From the Oct. 2007 Issue
As a point of information to those whose eyes have been closed to Internet technology over the past few years, “pushing” information is losing ground to “pulling” information. In short, companies used to deploy e-mail newsletters and traditional websites that pushed information out to as many people as they possibly could in hopes of it reaching their intended audiences. Or people would simply visit their list of favorite websites every day to see if something had changed or had been updated.
Information pushing still goes on too frequently, of course — SPAM and other unsolicited commercial e-mail (UCE) will probably never stop. But savvy Internet marketers and information providers have been moving toward technologies like RSS that allow users to pull updated content from websites only on the subjects they want. If any of you need more information on RSS and newsfeed syndication, ask your local 10 year-old. Or you can go online and search for the answer because as much as these feeds have helped us, they cannot replace the bread and butter of the Internet, which is the resolution of an immediate question or query by searching.
Soon after the first commercial websites started appearing in 1994, two smart guys from Stanford realized that a directory of sorts would be beneficial, so they started Yahoo!, which went public in 1996, two-and-a-half years before Google would be incorporated. Many other search engines and portals soon appeared on the Internet, including MSN, HotBot, Excite and AltaVista. AOL, of course, tried launching its own kind of proprietary Internet, which eventually failed, and then tried to rebrand as a search portal, which is failing, too. Currently, Google has about 64 percent of the search market, with Yahoo! at 22 percent, MSN’s Live Search at 7 percent and ASK.com at about 3 percent. (Information for July 2007 from HitWise, an Experian company.)
How Search Engines Work
Just as with any product, each search engine brand has its own strong loyal following. And even though there are some differences in how search engines compile and sort through data (their algorithms), they all provide close to the same general search functions and generally provide close to the same results. But the results are not exactly the same. One reason for this is that they work the same way, but on a different schedule.
A user goes to a search engine because he or she expects it to know where everything on the Internet is so that it can point the searcher in the right direction. But how do the search engines find the information in the first place? Well, all major search portals rely on two primary methods for finding data: humans and spiders. People and businesses can submit their websites to the major search engines, which will then scan the site’s content, list it in appropriate directories and make it available in search results.

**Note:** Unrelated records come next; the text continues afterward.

--- src/rtl/inst_loader.sv ---
// Boot loader: streams host words into inst_rom, appends a zero terminator, then releases riscv_cpu.
// Optional LOADER_CHECKSUM_EN: the in_last word is a checksum over the program instead of program data.
module inst_loader #(
  parameter int unsigned DEPTH      = 32,
  parameter logic [31:0] START_PC   = 32'h0,
  parameter int unsigned RESET_HOLD = 2
) (
  input  logic        clk,
  input  logic        reset,
  input  logic        in_valid,
  output logic        in_ready,
  input  logic [31:0] in_data,
  input  logic        in_last,
  output logic        rom_write_enable,
  output logic [31:0] rom_addr,
  output logic [31:0] rom_data,
  output logic        cpu_reset,
  output logic        cpu_go,
  output logic [31:0] cpu_start_pc,
  input  logic        cpu_halt,
  output logic        busy,
  output logic        done,
  output logic        error
);

  localparam int unsigned PW = $clog2(DEPTH);
  localparam int unsigned HW = $clog2(RESET_HOLD + 1);

  typedef enum logic [2:0] {
    S_LOAD, S_TERM, S_HOLD, S_RUN, S_DONE, S_ERR
  } state_t;

  state_t        state_q, state_d;
  logic [PW-1:0] ptr_q, ptr_d;
  logic [HW-1:0] hold_q, hold_d;
  logic          we_q, we_d;
  logic [31:0]   addr_q, addr_d;
  logic [31:0]   data_q, data_d;
  logic [31:0]   ptr_addr;
`ifdef LOADER_CHECKSUM_EN
  logic [31:0]   sum_q, sum_d;
`endif

  assign ptr_addr = 32'(ptr_q) << 2;

  always_ff @(posedge clk or posedge reset) begin
    if (reset) begin
      state_q <= S_LOAD;
      ptr_q   <= '0;
      hold_q  <= '0;
      we_q    <= 1'b0;
      addr_q  <= '0;
      data_q  <= '0;
`ifdef LOADER_CHECKSUM_EN
      sum_q   <= '0;
`endif
    end else begin
      state_q <= state_d;
      ptr_q   <= ptr_d;
      hold_q  <= hold_d;
      we_q    <= we_d;
      addr_q  <= addr_d;
      data_q  <= data_d;
`ifdef LOADER_CHECKSUM_EN
      sum_q   <= sum_d;
`endif
    end
  end

  always_comb begin
    state_d = state_q;
    ptr_d   = ptr_q;
    hold_d  = hold_q;
    we_d    = 1'b0;
    addr_d  = addr_q;
    data_d  = data_q;
`ifdef LOADER_CHECKSUM_EN
    sum_d   = sum_q;
`endif
    unique case (state_q)
      S_LOAD: begin
        if (in_valid) begin
`ifdef LOADER_CHECKSUM_EN
          if (in_last) begin
            state_d = (sum_q == in_data) ? S_TERM : S_ERR;
          end else begin
            we_d   = 1'b1;
            addr_d = ptr_addr;
            data_d = in_data;
            ptr_d  = ptr_q + 1'b1;
            sum_d  = sum_q + in_data;
            // The checksum needs no slot, so the last program slot is DEPTH-2 and DEPTH-1 stays free for the terminator.
            if (ptr_q == PW'(DEPTH - 1)) state_d = S_ERR;
          end
`else
          we_d   = 1'b1;
          addr_d = ptr_addr;
          data_d = in_data;
          ptr_d  = ptr_q + 1'b1;
          if (in_last)                      state_d = S_TERM;
          else if (ptr_q == PW'(DEPTH - 2)) state_d = S_ERR;
`endif
        end
      end
      S_TERM: begin
        we_d    = 1'b1;
        addr_d  = ptr_addr;
        data_d  = '0;
        hold_d  = HW'(RESET_HOLD);
        state_d = S_HOLD;
      end
      S_HOLD: begin
        hold_d = hold_q - 1'b1;
        if (hold_d == '0) state_d = S_RUN;
      end
      S_RUN: begin
        if (cpu_halt) state_d = S_DONE;
      end
      default: ;
    endcase
  end

  always_comb begin
    in_ready  = (state_q == S_LOAD);
    cpu_reset = 1'b1;
    cpu_go    = 1'b0;
    busy      = 1'b1;
    done      = 1'b0;
    error     = 1'b0;
    unique case (state_q)
      S_HOLD: cpu_go = 1'b1;
      S_RUN: begin
        cpu_reset = 1'b0;
        cpu_go    = 1'b1;
      end
      S_DONE: begin
        cpu_reset = 1'b0;
        busy      = 1'b0;
        done      = 1'b1;
      end
      S_ERR: begin
        busy  = 1'b0;
        error = 1'b1;
      end
      default: ;
    endcase
  end

  assign rom_write_enable = we_q;
  assign rom_addr         = addr_q;
  assign rom_data         = data_q;
  assign cpu_start_pc     = START_PC;

endmodule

But the most common method by which search engines get their information is by using “spiders.” Spiders basically consist of a little program that goes out and visits all of the websites it knows, and then goes to the links on those websites, and the links on those websites, almost ad infinitum. Along the way, the spiders document the content of the websites, the prominence of certain words and phrases, various information contained in the background code of the website (meta tags, etc.), the source of the website and other information. This data is compiled into an index, which weights the likelihood of a page meeting a query when performing a search.